**DATA LISTING:**

### src/sv/fmrt_pkg.sv
package fmrt_pkg;

  localparam logic [7:0] PROTO_BYTE_TCP  = 8'd6;
  localparam logic [7:0] PROTO_BYTE_UDP  = 8'd17;
  localparam logic [7:0] PROTO_BYTE_ICMP = 8'd1;
  localparam logic [7:0] PROTO_BYTE_IP   = 8'd0;

  typedef enum logic [1:0] {
    KIND_CLASSIFY = 2'd0,
    KIND_ADD      = 2'd1,
    KIND_DELETE   = 2'd2,
    KIND_NONE     = 2'd3
  } kind_e;

  typedef enum logic [1:0] {
    CLS_TCP  = 2'd0,
    CLS_UDP  = 2'd1,
    CLS_ICMP = 2'd2,
    CLS_IP   = 2'd3
  } cls_e;

  typedef enum logic [1:0] {
    ST_OK      = 2'd0,
    ST_FULL    = 2'd1,
    ST_MISSING = 2'd2
  } status_e;

  typedef enum logic [1:0] {
    S_IDLE,
    S_EVAL,
    S_RESOLVE
  } state_e;

  typedef struct packed {
    logic [1:0]  kind;
    logic [15:0] rule_number;
    logic        rule_allow;
    logic [1:0]  rule_protocol;
    logic [7:0]  ip_protocol;
    logic [31:0] source_address;
    logic [31:0] dest_address;
    logic [15:0] source_port;
    logic        source_port_any;
    logic [15:0] dest_port;
    logic        dest_port_any;
  } req_t;

  typedef struct packed {
    logic        accept;
    logic        rule_hit;
    logic [15:0] hit_number;
    logic [1:0]  status;
  } rsp_t;

  // one table entry; for a classify transaction the packet fields sit here too
  typedef struct packed {
    logic [15:0] number;
    logic        allow;
    cls_e        proto;
    logic [31:0] saddr;
    logic [31:0] daddr;
    logic [15:0] sport;
    logic        sport_any;
    logic [15:0] dport;
    logic        dport_any;
  } rule_t;

  typedef struct packed {
    kind_e kind;
    logic  cls_ok;
    cls_e  cls;
    rule_t rule;
  } cmd_t;

  typedef struct packed {
    logic eval;
    logic ins;
    logic rep;
    logic del;
  } ctl_t;

endpackage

**EXERCISE GOAL:** Restate the listing in full, word for word.

**ANSWER TO THE PROBLEM:**
### src/sv/fmrt_pkg.sv
package fmrt_pkg;

  localparam logic [7:0] PROTO_BYTE_TCP  = 8'd6;
  localparam logic [7:0] PROTO_BYTE_UDP  = 8'd17;
  localparam logic [7:0] PROTO_BYTE_ICMP = 8'd1;
  localparam logic [7:0] PROTO_BYTE_IP   = 8'd0;

  typedef enum logic [1:0] {
    KIND_CLASSIFY = 2'd0,
    KIND_ADD      = 2'd1,
    KIND_DELETE   = 2'd2,
    KIND_NONE     = 2'd3
  } kind_e;

  typedef enum logic [1:0] {
    CLS_TCP  = 2'd0,
    CLS_UDP  = 2'd1,
    CLS_ICMP = 2'd2,
    CLS_IP   = 2'd3
  } cls_e;

  typedef enum logic [1:0] {
    ST_OK      = 2'd0,
    ST_FULL    = 2'd1,
    ST_MISSING = 2'd2
  } status_e;

  typedef enum logic [1:0] {
    S_IDLE,
    S_EVAL,
    S_RESOLVE
  } state_e;

  typedef struct packed {
    logic [1:0]  kind;
    logic [15:0] rule_number;
    logic        rule_allow;
    logic [1:0]  rule_protocol;
    logic [7:0]  ip_protocol;
    logic [31:0] source_address;
    logic [31:0] dest_address;
    logic [15:0] source_port;
    logic        source_port_any;
    logic [15:0] dest_port;
    logic        dest_port_any;
  } req_t;

  typedef struct packed {
    logic        accept;
    logic        rule_hit;
    logic [15:0] hit_number;
    logic [1:0]  status;
  } rsp_t;

  // one table entry; for a classify transaction the packet fields sit here too
  typedef struct packed {
    logic [15:0] number;
    logic        allow;
    cls_e        proto;
    logic [31:0] saddr;
    logic [31:0] daddr;
    logic [15:0] sport;
    logic        sport_any;
    logic [15:0] dport;
    logic        dport_any;
  } rule_t;

  typedef struct packed {
    kind_e kind;
    logic  cls_ok;
    cls_e  cls;
    rule_t rule;
  } cmd_t;

  typedef struct packed {
    logic eval;
    logic ins;
    logic rep;
    logic del;
  } ctl_t;

endpackage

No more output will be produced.